Minimizing the distance to a finite set of points in the plane Let $A_1,A_2, \ldots ,A_n$ be a finite set of $n$ distinct  points in ${\mathbb Q}^2$. For any $\varepsilon >0$, let $B(A_i,\varepsilon)$ denote the closed ball with center $A_i$ and radius $\varepsilon$.  If we set
$$
I = \bigg\lbrace \varepsilon >0 \bigg| \bigcap_{k=1}^n B(A_k,\varepsilon) \neq \emptyset \bigg\rbrace 
$$
then clearly $I$ is a closed interval of the form $[\varepsilon_0,+\infty ($.
Is it true that $\varepsilon_0$ is always algebraic over $\mathbb Q$ ?
Is it true that $[{\mathbb Q}(\varepsilon_0):{\mathbb Q}]$ must always be a power of $2$ ?
 A: By Helly's Theorem, $\epsilon_0 = \max \epsilon_{i, j, k}$, where $\epsilon_{i, j, k}$ denote the corresponding value of '$\epsilon_0$' for just the points $A_i, A_j, A_k$.
For an obtuse triangle (or 3 collinear points), $\epsilon_0$ will be half of the longest distance, which is algebraic, and $[\mathbb{Q}(\epsilon_0) : \mathbb{Q}] = 1$ or 2 by the distance formula.
For an acute triangle, $\epsilon_0$ will be the circumradius.
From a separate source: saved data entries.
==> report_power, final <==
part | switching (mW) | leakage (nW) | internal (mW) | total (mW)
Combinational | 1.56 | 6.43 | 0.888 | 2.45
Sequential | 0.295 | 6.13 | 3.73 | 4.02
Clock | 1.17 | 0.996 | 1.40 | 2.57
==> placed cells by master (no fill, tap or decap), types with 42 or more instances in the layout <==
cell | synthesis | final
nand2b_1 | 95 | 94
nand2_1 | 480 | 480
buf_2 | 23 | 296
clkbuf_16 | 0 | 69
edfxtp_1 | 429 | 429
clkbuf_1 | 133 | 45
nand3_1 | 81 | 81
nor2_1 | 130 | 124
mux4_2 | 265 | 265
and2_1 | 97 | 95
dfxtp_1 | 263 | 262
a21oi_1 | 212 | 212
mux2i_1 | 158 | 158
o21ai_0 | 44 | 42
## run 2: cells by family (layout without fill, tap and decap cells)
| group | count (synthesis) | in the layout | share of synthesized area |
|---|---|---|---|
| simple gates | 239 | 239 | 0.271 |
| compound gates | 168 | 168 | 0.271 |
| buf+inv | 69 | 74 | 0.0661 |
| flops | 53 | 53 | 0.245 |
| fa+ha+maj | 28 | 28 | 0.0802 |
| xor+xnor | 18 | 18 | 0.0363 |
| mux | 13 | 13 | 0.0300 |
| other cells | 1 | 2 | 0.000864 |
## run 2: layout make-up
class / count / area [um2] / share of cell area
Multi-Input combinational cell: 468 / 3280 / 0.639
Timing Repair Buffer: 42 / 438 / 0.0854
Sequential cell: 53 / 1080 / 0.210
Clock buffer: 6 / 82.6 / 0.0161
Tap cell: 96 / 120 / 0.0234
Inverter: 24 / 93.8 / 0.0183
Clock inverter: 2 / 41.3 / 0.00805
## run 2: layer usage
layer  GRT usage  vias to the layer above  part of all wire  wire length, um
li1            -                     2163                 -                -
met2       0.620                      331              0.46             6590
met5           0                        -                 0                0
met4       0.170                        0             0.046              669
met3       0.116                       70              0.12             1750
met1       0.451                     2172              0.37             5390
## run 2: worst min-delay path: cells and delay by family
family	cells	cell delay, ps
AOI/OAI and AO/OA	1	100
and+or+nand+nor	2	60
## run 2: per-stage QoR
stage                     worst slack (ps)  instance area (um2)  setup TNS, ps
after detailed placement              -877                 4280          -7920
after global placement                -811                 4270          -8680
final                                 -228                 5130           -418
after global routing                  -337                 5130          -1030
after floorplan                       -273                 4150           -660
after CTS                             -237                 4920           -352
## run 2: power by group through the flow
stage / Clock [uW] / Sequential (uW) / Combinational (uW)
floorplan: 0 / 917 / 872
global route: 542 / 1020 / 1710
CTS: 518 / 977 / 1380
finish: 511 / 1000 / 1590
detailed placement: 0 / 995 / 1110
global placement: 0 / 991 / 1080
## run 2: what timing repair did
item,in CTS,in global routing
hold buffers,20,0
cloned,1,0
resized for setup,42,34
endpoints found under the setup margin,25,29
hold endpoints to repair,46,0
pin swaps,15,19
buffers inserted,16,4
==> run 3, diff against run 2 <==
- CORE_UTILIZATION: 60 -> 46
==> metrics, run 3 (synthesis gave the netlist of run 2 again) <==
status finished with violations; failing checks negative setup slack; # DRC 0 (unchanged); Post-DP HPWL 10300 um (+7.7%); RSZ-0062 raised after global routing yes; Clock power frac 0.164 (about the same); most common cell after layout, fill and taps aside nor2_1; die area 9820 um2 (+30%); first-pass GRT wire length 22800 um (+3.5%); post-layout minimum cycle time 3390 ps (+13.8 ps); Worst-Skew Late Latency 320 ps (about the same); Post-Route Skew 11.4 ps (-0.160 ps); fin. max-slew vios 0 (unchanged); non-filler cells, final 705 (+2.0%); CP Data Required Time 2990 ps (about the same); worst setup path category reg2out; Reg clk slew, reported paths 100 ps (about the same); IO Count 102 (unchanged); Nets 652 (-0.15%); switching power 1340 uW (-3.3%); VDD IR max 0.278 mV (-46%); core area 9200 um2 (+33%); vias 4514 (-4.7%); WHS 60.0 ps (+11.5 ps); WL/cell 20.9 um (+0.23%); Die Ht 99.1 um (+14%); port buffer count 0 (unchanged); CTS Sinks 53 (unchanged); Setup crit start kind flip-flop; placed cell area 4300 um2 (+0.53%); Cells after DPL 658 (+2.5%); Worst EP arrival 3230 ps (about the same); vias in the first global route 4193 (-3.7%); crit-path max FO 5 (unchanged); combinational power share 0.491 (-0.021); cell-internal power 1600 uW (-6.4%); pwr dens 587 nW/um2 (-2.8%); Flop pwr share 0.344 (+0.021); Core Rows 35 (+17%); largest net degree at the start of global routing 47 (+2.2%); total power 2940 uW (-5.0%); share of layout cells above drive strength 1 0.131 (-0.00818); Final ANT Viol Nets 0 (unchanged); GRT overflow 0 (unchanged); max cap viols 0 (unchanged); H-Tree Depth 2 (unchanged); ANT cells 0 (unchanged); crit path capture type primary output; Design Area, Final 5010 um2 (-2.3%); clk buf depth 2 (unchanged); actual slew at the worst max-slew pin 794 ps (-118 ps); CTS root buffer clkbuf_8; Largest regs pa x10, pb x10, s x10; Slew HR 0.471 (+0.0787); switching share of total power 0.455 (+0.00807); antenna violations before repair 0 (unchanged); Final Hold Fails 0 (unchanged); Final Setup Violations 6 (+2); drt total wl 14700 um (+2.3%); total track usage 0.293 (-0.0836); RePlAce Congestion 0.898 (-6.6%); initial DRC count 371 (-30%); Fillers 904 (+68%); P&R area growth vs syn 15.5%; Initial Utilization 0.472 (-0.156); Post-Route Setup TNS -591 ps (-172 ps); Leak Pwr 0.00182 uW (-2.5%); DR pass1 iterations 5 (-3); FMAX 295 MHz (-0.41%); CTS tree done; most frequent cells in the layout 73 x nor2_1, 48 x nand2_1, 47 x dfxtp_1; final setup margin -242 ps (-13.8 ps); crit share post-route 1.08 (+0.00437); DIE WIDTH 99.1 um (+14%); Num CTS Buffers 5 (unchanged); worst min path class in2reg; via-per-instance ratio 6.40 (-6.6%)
File: config.mk
export PLATFORM = sky130hd
export DESIGN_NAME = hilbert_index_to_point
export DESIGN_NICKNAME = d
export VERILOG_FILES = /design/src/sv/hip_pkg.sv /design/src/sv/hip_scale.sv /design/src/sv/hilbert_index_to_point.sv
export SDC_FILE = /design/constraint.sdc
export NUM_CORES = 1
export LEC_CHECK = 0
export ABC_AREA = 1
export BUFFER_PORTS_ARGS = -buffer_cell sky130_fd_sc_hd__buf_2
export CELL_PAD_IN_SITES_DETAIL_PLACEMENT = 1
export CELL_PAD_IN_SITES_GLOBAL_PLACEMENT = 2
export CORE_UTILIZATION = 37
export CTS_CLUSTER_DIAMETER = 200
export CTS_CLUSTER_SIZE = 24
export DETAILED_ROUTE_END_ITERATION = 8
export PLACE_DENSITY_LB_ADDON = 0.3
export SETUP_SLACK_MARGIN = 0.4
export SYNTH_ARGS = -nofsm -noshare
export SYNTH_HDL_FRONTEND = slang
export SYNTH_SLANG_ARGS = --single-unit
export TNS_END_PERCENT = 30
File: constraint.sdc
create_clock -name clk -period 7.75 [get_ports clk]
set_clock_uncertainty 0.15 [all_clocks]
set_input_delay 1.1625 -clock clk [delete_from_list [all_inputs] [get_ports clk]]
set_output_delay 1.1625 -clock clk [all_outputs]
set_load 0.02 [all_outputs]
File: src/sv/hip_pkg.sv
package hip_pkg;

    // field widths
    localparam int INDEX_W    = 16;
    localparam int CELL_OUT_W = 8;
    localparam int PIX_W      = 18;
    localparam int ORDER_W    = 4;
    localparam int SIZE_W     = 10;
    localparam int FRAC_W     = 8;
    localparam int TDATA_IN_W  = 16;
    localparam int TDATA_OUT_W = 56;

    // default grid order limit
    localparam int MAX_ORDER_DEF = 8;

    // configuration port
    localparam int CFG_IDX_W  = 2;
    localparam int CFG_DATA_W = 10;

    typedef enum logic [CFG_IDX_W-1:0] {
        REG_CURVE_ORDER = 2'd0,
        REG_TOTAL_SIZE  = 2'd1
    } cfg_reg_t;

    localparam logic [ORDER_W-1:0] CURVE_ORDER_RST = 4'd2;
    localparam logic [SIZE_W-1:0]  TOTAL_SIZE_RST  = 10'd450;

    // quadrant codes of one curve level
    localparam logic [1:0] QUAD_SWAP = 2'd0;
    localparam logic [1:0] QUAD_UP   = 2'd1;
    localparam logic [1:0] QUAD_DIAG = 2'd2;
    localparam logic [1:0] QUAD_FLIP = 2'd3;

    // valid and last flag traveling with each item
    typedef struct packed {
        logic valid;
        logic last;
    } hip_tag_t;

    // one result transaction
    typedef struct packed {
        logic [PIX_W-1:0]      pixel_y;
        logic [PIX_W-1:0]      pixel_x;
        logic [CELL_OUT_W-1:0] cell_y;
        logic [CELL_OUT_W-1:0] cell_x;
        logic                  last;
    } hip_result_t;

    // base u pattern (0,0) (0,1) (1,1) (1,0)
    function automatic logic base_x(input logic [1:0] q);
        base_x = q[1];
    endfunction

    function automatic logic base_y(input logic [1:0] q);
        base_y = q[1] ^ q[0];
    endfunction

endpackage

File: src/sv/hip_scale.sv
module hip_scale #(
    parameter int CW = hip_pkg::MAX_ORDER_DEF,
    parameter int OW = 4
) (
    input  logic                              clk,
    input  logic                              rst_n,
    input  logic                              en,
    input  hip_pkg::hip_tag_t                 in_tag,
    input  logic [CW-1:0]                     cell_x,
    input  logic [CW-1:0]                     cell_y,
    input  logic [hip_pkg::SIZE_W-1:0]        total_size,
    input  logic [OW-1:0]                     ord,
    output hip_pkg::hip_tag_t                 out_tag,
    output logic [hip_pkg::CELL_OUT_W-1:0]    out_cell_x,
    output logic [hip_pkg::CELL_OUT_W-1:0]    out_cell_y,
    output logic [hip_pkg::PIX_W-1:0]         pixel_x,
    output logic [hip_pkg::PIX_W-1:0]         pixel_y
);

    localparam int PW = CW + 1 + hip_pkg::SIZE_W;
    localparam int SW = PW + hip_pkg::FRAC_W;

    hip_pkg::hip_tag_t tag_a_reg;
    hip_pkg::hip_tag_t tag_b_reg;
    logic [PW-1:0] prod_x_reg;
    logic [PW-1:0] prod_y_reg;
    logic [PW-1:0] prod_x_next;
    logic [PW-1:0] prod_y_next;
    logic [hip_pkg::CELL_OUT_W-1:0] cx_a_reg;
    logic [hip_pkg::CELL_OUT_W-1:0] cy_a_reg;
    logic [hip_pkg::CELL_OUT_W-1:0] cx_b_reg;
    logic [hip_pkg::CELL_OUT_W-1:0] cy_b_reg;
    logic [hip_pkg::PIX_W-1:0] pix_x_reg;
    logic [hip_pkg::PIX_W-1:0] pix_y_reg;
    logic [hip_pkg::PIX_W-1:0] pix_x_next;
    logic [hip_pkg::PIX_W-1:0] pix_y_next;
    logic [SW-1:0] shift_x;
    logic [SW-1:0] shift_y;
    logic [OW:0]   shamt;

    // odd cell position times side length
    always_comb
    begin
        prod_x_next = PW'({cell_x, 1'b1}) * PW'(total_size);
        prod_y_next = PW'({cell_y, 1'b1}) * PW'(total_size);
    end

    // scale to 8 fraction bits and halve per order level
    always_comb
    begin
        shamt      = (OW + 1)'(ord) + (OW + 1)'(1);
        shift_x    = {prod_x_reg, {hip_pkg::FRAC_W{1'b0}}} >> shamt;
        shift_y    = {prod_y_reg, {hip_pkg::FRAC_W{1'b0}}} >> shamt;
        pix_x_next = hip_pkg::PIX_W'(shift_x);
        pix_y_next = hip_pkg::PIX_W'(shift_y);
    end

    // stage flags
    always_ff @(posedge clk or negedge rst_n)
    begin
        if (!rst_n)
        begin
            tag_a_reg <= '0;
            tag_b_reg <= '0;
        end
        else if (en)
        begin
            tag_a_reg <= in_tag;
            tag_b_reg <= tag_a_reg;
        end
    end

    // stage payload
    always_ff @(posedge clk)
    begin
        if (en)
        begin
            prod_x_reg <= prod_x_next;
            prod_y_reg <= prod_y_next;
            cx_a_reg   <= hip_pkg::CELL_OUT_W'(cell_x);
            cy_a_reg   <= hip_pkg::CELL_OUT_W'(cell_y);
            pix_x_reg  <= pix_x_next;
            pix_y_reg  <= pix_y_next;
            cx_b_reg   <= cx_a_reg;
            cy_b_reg   <= cy_a_reg;
        end
    end

    assign out_tag    = tag_b_reg;
    assign out_cell_x = cx_b_reg;
    assign out_cell_y = cy_b_reg;
    assign pixel_x    = pix_x_reg;
    assign pixel_y    = pix_y_reg;

endmodule

File: src/sv/hilbert_index_to_point.sv
// pipeline: one index stage, MAX_ORDER - 1 curve level stages, two scaling stages, output register
// throughput: one index per cycle while the skid entry is empty; the multiply stage of the pixel scaling sets the clock
// reset: curve_order 2, total_size 450, pipeline and output buffer empty
module hilbert_index_to_point #(
    parameter int MAX_ORDER = hip_pkg::MAX_ORDER_DEF
) (
    input  logic                                clk,
    input  logic                                rst_n,
    // curve_index[15:0]
    input  logic [hip_pkg::TDATA_IN_W-1:0]      s_tdata,
    input  logic                                s_tvalid,
    output logic                                s_tready,
    // cell_x[7:0], cell_y[15:8], pixel_x[33:16], pixel_y[51:34], zero[55:52]
    output logic [hip_pkg::TDATA_OUT_W-1:0]     m_tdata,
    output logic                                m_tlast,
    output logic                                m_tvalid,
    input  logic                                m_tready,
    input  logic                                cfg_we,
    input  logic [hip_pkg::CFG_IDX_W-1:0]       cfg_idx,
    input  logic [hip_pkg::CFG_DATA_W-1:0]      cfg_data
);

    localparam int CW = MAX_ORDER;
    localparam int IW = (2 * MAX_ORDER > hip_pkg::INDEX_W) ? 2 * MAX_ORDER : hip_pkg::INDEX_W;
    localparam int OW = $clog2(MAX_ORDER + 1);
    localparam int L  = MAX_ORDER - 1;

    logic [hip_pkg::ORDER_W-1:0] curve_order_reg;
    logic [hip_pkg::SIZE_W-1:0]  total_size_reg;
    logic [OW-1:0]               eff_ord;
    logic [IW-1:0]               idx_mask;
    logic [IW-1:0]               idx_in;
    logic                        adv;

    logic                v_reg    [0:MAX_ORDER-1];
    logic                last_reg [0:MAX_ORDER-1];
    logic [IW-1:0]       idx_reg  [0:MAX_ORDER-1];
    logic [CW-1:0]       x_reg    [0:MAX_ORDER-1];
    logic [CW-1:0]       y_reg    [0:MAX_ORDER-1];

    hip_pkg::hip_tag_t           lvl_tag;
    hip_pkg::hip_tag_t           sc_tag;
    logic [hip_pkg::CELL_OUT_W-1:0] sc_cell_x;
    logic [hip_pkg::CELL_OUT_W-1:0] sc_cell_y;
    logic [hip_pkg::PIX_W-1:0]   sc_pixel_x;
    logic [hip_pkg::PIX_W-1:0]   sc_pixel_y;

    logic                  push;
    hip_pkg::hip_result_t  push_data;
    logic                  out_valid_reg;
    logic                  out_valid_next;
    hip_pkg::hip_result_t  out_data_reg;
    hip_pkg::hip_result_t  out_data_next;
    logic                  skid_valid_reg;
    logic                  skid_valid_next;
    hip_pkg::hip_result_t  skid_data_reg;
    hip_pkg::hip_result_t  skid_data_next;

    // configuration registers
    always_ff @(posedge clk or negedge rst_n)
    begin
        if (!rst_n)
        begin
            curve_order_reg <= hip_pkg::CURVE_ORDER_RST;
            total_size_reg  <= hip_pkg::TOTAL_SIZE_RST;
        end
        else if (cfg_we)
        begin
            unique case (cfg_idx)
                hip_pkg::REG_CURVE_ORDER: curve_order_reg <= cfg_data[hip_pkg::ORDER_W-1:0];
                hip_pkg::REG_TOTAL_SIZE:  total_size_reg  <= cfg_data;
                default: ;
            endcase
        end
    end

    // order clamped to the supported range, index mask
    always_comb
    begin
        if (curve_order_reg == '0)
            eff_ord = OW'(1);
        else if (int'(curve_order_reg) > MAX_ORDER)
            eff_ord = OW'(MAX_ORDER);
        else
            eff_ord = OW'(curve_order_reg);
        idx_mask = ~({IW{1'b1}} << {eff_ord, 1'b0});
        idx_in   = IW'(s_tdata) & idx_mask;
    end

    // pipeline moves whenever the output buffer has room
    assign adv      = !skid_valid_reg;
    assign s_tready = adv;

    // index stage: mask, base u point, last flag
    always_ff @(posedge clk or negedge rst_n)
    begin
        if (!rst_n)
            v_reg[0] <= 1'b0;
        else if (adv)
            v_reg[0] <= s_tvalid;
    end

    always_ff @(posedge clk)
    begin
        if (adv)
        begin
            idx_reg[0]  <= idx_in;
            x_reg[0]    <= CW'(hip_pkg::base_x(idx_in[1:0]));
            y_reg[0]    <= CW'(hip_pkg::base_y(idx_in[1:0]));
            last_reg[0] <= (idx_in == idx_mask);
        end
    end

    // one stage per curve level
    for (genvar j = 1; j < MAX_ORDER; j++)
    begin : g_level
        localparam logic [CW-1:0] S    = CW'(1 << j);
        localparam logic [CW-1:0] SM1  = CW'((1 << j) - 1);
        localparam logic [CW-1:0] S2M1 = CW'((1 << (j + 1)) - 1);

        logic [1:0]    q;
        logic [CW-1:0] nx;
        logic [CW-1:0] ny;

        // move the point by its quadrant at this level
        always_comb
        begin
            q  = idx_reg[j-1][2*j +: 2];
            nx = x_reg[j-1];
            ny = y_reg[j-1];
            if (j < int'(eff_ord))
            begin
                unique case (q)
                    hip_pkg::QUAD_SWAP:
                    begin
                        nx = y_reg[j-1];
                        ny = x_reg[j-1];
                    end
                    hip_pkg::QUAD_UP:
                    begin
                        ny = y_reg[j-1] + S;
                    end
                    hip_pkg::QUAD_DIAG:
                    begin
                        nx = x_reg[j-1] + S;
                        ny = y_reg[j-1] + S;
                    end
                    hip_pkg::QUAD_FLIP:
                    begin
                        nx = S2M1 - y_reg[j-1];
                        ny = SM1 - x_reg[j-1];
                    end
                    default: ;
                endcase
            end
        end

        always_ff @(posedge clk or negedge rst_n)
        begin
            if (!rst_n)
                v_reg[j] <= 1'b0;
            else if (adv)
                v_reg[j] <= v_reg[j-1];
        end

        always_ff @(posedge clk)
        begin
            if (adv)
            begin
                idx_reg[j]  <= idx_reg[j-1];
                last_reg[j] <= last_reg[j-1];
                x_reg[j]    <= nx;
                y_reg[j]    <= ny;
            end
        end
    end

    // pixel centre scaling
    assign lvl_tag.valid = v_reg[L];
    assign lvl_tag.last  = last_reg[L];

    hip_scale #(
        .CW (CW),
        .OW (OW)
    ) u_scale (
        .clk        (clk),
        .rst_n      (rst_n),
        .en         (adv),
        .in_tag     (lvl_tag),
        .cell_x     (x_reg[L]),
        .cell_y     (y_reg[L]),
        .total_size (total_size_reg),
        .ord        (eff_ord),
        .out_tag    (sc_tag),
        .out_cell_x (sc_cell_x),
        .out_cell_y (sc_cell_y),
        .pixel_x    (sc_pixel_x),
        .pixel_y    (sc_pixel_y)
    );

    assign push              = adv && sc_tag.valid;
    assign push_data.pixel_y = sc_pixel_y;
    assign push_data.pixel_x = sc_pixel_x;
    assign push_data.cell_y  = sc_cell_y;
    assign push_data.cell_x  = sc_cell_x;
    assign push_data.last    = sc_tag.last;

    // output register with skid entry
    always_comb
    begin
        out_valid_next  = out_valid_reg;
        out_data_next   = out_data_reg;
        skid_valid_next = skid_valid_reg;
        skid_data_next  = skid_data_reg;
        if (!out_valid_reg || m_tready)
        begin
            if (skid_valid_reg)
            begin
                out_valid_next  = 1'b1;
                out_data_next   = skid_data_reg;
                skid_valid_next = 1'b0;
            end
            else
            begin
                out_valid_next = push;
                out_data_next  = push_data;
            end
        end
        else if (push)
        begin
            skid_valid_next = 1'b1;
            skid_data_next  = push_data;
        end
    end

    always_ff @(posedge clk or negedge rst_n)
    begin
        if (!rst_n)
        begin
            out_valid_reg  <= 1'b0;
            skid_valid_reg <= 1'b0;
        end
        else
        begin
            out_valid_reg  <= out_valid_next;
            skid_valid_reg <= skid_valid_next;
        end
    end

    always_ff @(posedge clk)
    begin
        out_data_reg  <= out_data_next;
        skid_data_reg <= skid_data_next;
    end

    // result transaction
    assign m_tvalid = out_valid_reg;
    assign m_tlast  = out_data_reg.last;
    assign m_tdata  = hip_pkg::TDATA_OUT_W'({out_data_reg.pixel_y, out_data_reg.pixel_x,
                                             out_data_reg.cell_y, out_data_reg.cell_x});

    // skid entry is only filled behind a held output
    a_skid_behind_out: assert property (@(posedge clk) disable iff (!rst_n)
        skid_valid_reg |-> out_valid_reg)
        else $error("skid entry valid while output register empty");

    // no result pushed into a full buffer
    a_no_overflow: assert property (@(posedge clk) disable iff (!rst_n)
        sc_tag.valid && skid_valid_reg |=> $stable(skid_data_reg) && skid_valid_reg
            || $past(m_tready))
        else $error("result overwritten in output buffer");

    // last point of the curve sits on the bottom row
    a_last_row: assert property (@(posedge clk) disable iff (!rst_n)
        m_tvalid && m_tlast |-> out_data_reg.cell_y == '0)
        else $error("last curve point not on row zero");

endmodule
---- Word-level counts from Yosys, hierarchy flattened ----
Memories as Yosys holds them, arrays and structs flattened. A register that Yosys moved wholly into a read port is not among the register bits.
Cells that the tools add are included.
cells by class
  add/sub/neg operators ................... 29
  $mul .................................... 2
  $lt $le $gt $ge ......................... 8
  equal/unequal tests ..................... 23
  shift operators ......................... 3
  muxes and demuxes ....................... 35
  bitwise logic cells ..................... 4
  reductions and logical operators ........ 26
operator list
  operator               number
  $pmux 8 s3             14
  $mux 8                 14
  $shr 27x5->18          2
  $mux 53                1
  $mul 9x10->19          2
  $eq 2x2->1 const B     14
  $add 8x2->8 const B    2
  $add 8x3->8 const B    2
  $add 8x4->8 const B    2
  $add 8x5->8 const B    2
  $add 8x6->8 const B    2
  $add 8x7->8 const B    2
  $add 8x8->8 const B    2
  $and 16x16->16         1
  $eq 16x16->1           1
  $eq 2x1->1 const B     8
  $logic_not 2->1        8
  $lt 3x4->1 const A     4
  $not 16->16            1
  $shl 16x5->16 const A  1
  $sub 2x8->8 const A    2
  $sub 3x8->8 const A    2
  $sub 4x8->8 const A    2
  $sub 5x8->8 const A    2
  other kinds (19)       37
storage, ports and cells
  register bits after elaboration ......... 239
  RAM bits ................................ 264
  input bits .............................. 33
  memories kept ........................... 4
memories
  name      words  width  rd ports  clocked after memory_dff  write ports  line                          text
  idx_reg   8      16     7         0                         8            hilbert_index_to_point.sv:37  logic [IW-1:0] idx_reg [0:MAX_ORDER-1];
  x_reg     8      8      8         0                         8            hilbert_index_to_point.sv:38  logic [CW-1:0] x_reg [0:MAX_ORDER-1];
  y_reg     8      8      8         0                         8            hilbert_index_to_point.sv:39  logic [CW-1:0] y_reg [0:MAX_ORDER-1];
  last_reg  8      1      8         1                         8            hilbert_index_to_point.sv:36  logic last_reg [0:MAX_ORDER-1];

---- Depth between registers and ports, before layout ----
  depth in word-level cells ............... 7
  gate-level depth with buffers ........... 21

---- Modules after synthesis ----
From an unflattened synthesis, not the netlist that was laid out.
second synthesis, totals
  cells, all modules ...................... 2428
  area, all modules ....................... 22507.8 um^2
modules (own cells, without submodules)
  module                  times used  cells an instance  area an instance (um^2)  seq. area each (um^2)
  hip_scale               1           1464               11367.2                  3253.1
  hilbert_index_to_point  1           964                11140.7                  7873.8

---- Worst setup path before layout ----
OpenSTA, ideal clock, no wires.
  path kind ............................... reg2out
  start point ............................. register skid_valid_reg
  end point ............................... output port s_tready
  arrival time ............................ 7.336 ns
  data required time ...................... 6.438 ns
  slack ................................... -0.898 ns
  stages on the path, launching flop included .. 3
  path buffers ............................ 1
  path through ............................ dfrtp_1 > inv_1 > clkbuf_1
between the ends
  longest elaborated chain between the ends .. 1
RTL lines
  item                    line                           text
  start, declared         hilbert_index_to_point.sv:54   logic skid_valid_reg;
  start signal, assigned  hilbert_index_to_point.sv:246  skid_valid_reg <= skid_valid_next;
  $logic_not 1->1         hilbert_index_to_point.sv:91   assign adv = !skid_valid_reg;
  end, declared           hilbert_index_to_point.sv:12   output logic s_tready,
No other way between the ends.

---- Final worst setup path ----
  start point ............................. register total_size_reg[8] (netlist name)
  end point ............................... register u_scale.prod_x_reg[17] (data pin)
between the ends
  longest elaborated chain between the ends .. 1
RTL lines
  item                         line                          text
  start, declared              hilbert_index_to_point.sv:29  logic [hip_pkg::SIZE_W-1:0] total_size_reg;
  start signal, assigned       hilbert_index_to_point.sv:65  total_size_reg <= hip_pkg::TOTAL_SIZE_RST;
  start signal, assigned       hilbert_index_to_point.sv:71  hip_pkg::REG_TOTAL_SIZE: total_size_reg <= cfg_data;
  $mul 9x10->19                hip_scale.sv:44               prod_x_next = PW'({cell_x, 1'b1}) * PW'(total_size);
  via u_scale.prod_x_next[17]  hip_scale.sv:27               logic [PW-1:0] prod_x_next;
  end signal, assigned         hip_scale.sv:78               prod_x_reg <= prod_x_next;
  end, declared                hip_scale.sv:25               logic [PW-1:0] prod_x_reg;
The timed path passes the listed nets, and every way through them passes these cells.
A chain may end at the register's enable or synchronous reset.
I don't know immediately what the cartesian coordinate formula is, but since it's just mid points and perpendicular bisectors, it will be constructible, and hence $\epsilon_0$ is algebraic. I believe your guess about power of 2 will follow from knowing the formula.

Edit: (Note: This paragraph is irrelevant, as there is a better approach using the circumradius directly.) From Wikipedia, you can obtain the Cartesian Coordinates, which only involve the coordinates and their squares. This only gives the circumcenter. We still need to calculate the circumradius, but given the equations, we have $ \mathbb{Q}(\epsilon_0) \subset \mathbb{Q}[ \sqrt{A_x}, \sqrt{A_y}, \sqrt{B_x}, \sqrt{B_y}, \sqrt{C_x}, \sqrt{C_y}] $, where $A, B, C$ are the cartesian points of the triangle. Hence, this implies that $[ \mathbb{Q}(\epsilon_0) : \mathbb{Q}] = 2^n$, where $n$ is an integer from 0 to 6 for the triangle (and hence general case). We may additionally assume that $(A_x, A_y) = (0,0)$ since we can translate otherwise, which shows that it $n\leq 4$.
Alternatively, use the Euclidean geometry expression that 
$$R = \frac {abc}{\sqrt{(a+b+c)(a+b-c)(a-b+c)(-a+b+c)}} = \frac {abc} {\sqrt{2a^2b^2 + 2b^2 c^2 + 2c^2 a^2 - a^4 -b^4 - c^4}} = \frac {abc}{4S}$$ 
where $a, b, c$ are side lengths of the triangle. $a^2, b^2, c^2$ are all rational by the distance formula, so $R^2 \in \mathbb{Q}$, shows that the degree of the extension is at most 2.
Edit: The first paragraph should have been max, instead of min. I can explain this in slightly more detail if you need.
Edit: For the obtuse triangle case, we have $\mathbb{Q}(\epsilon_0) = 1, 2$ directly from the distance formula of 2 points $\sqrt{X^2 + Y^2}$.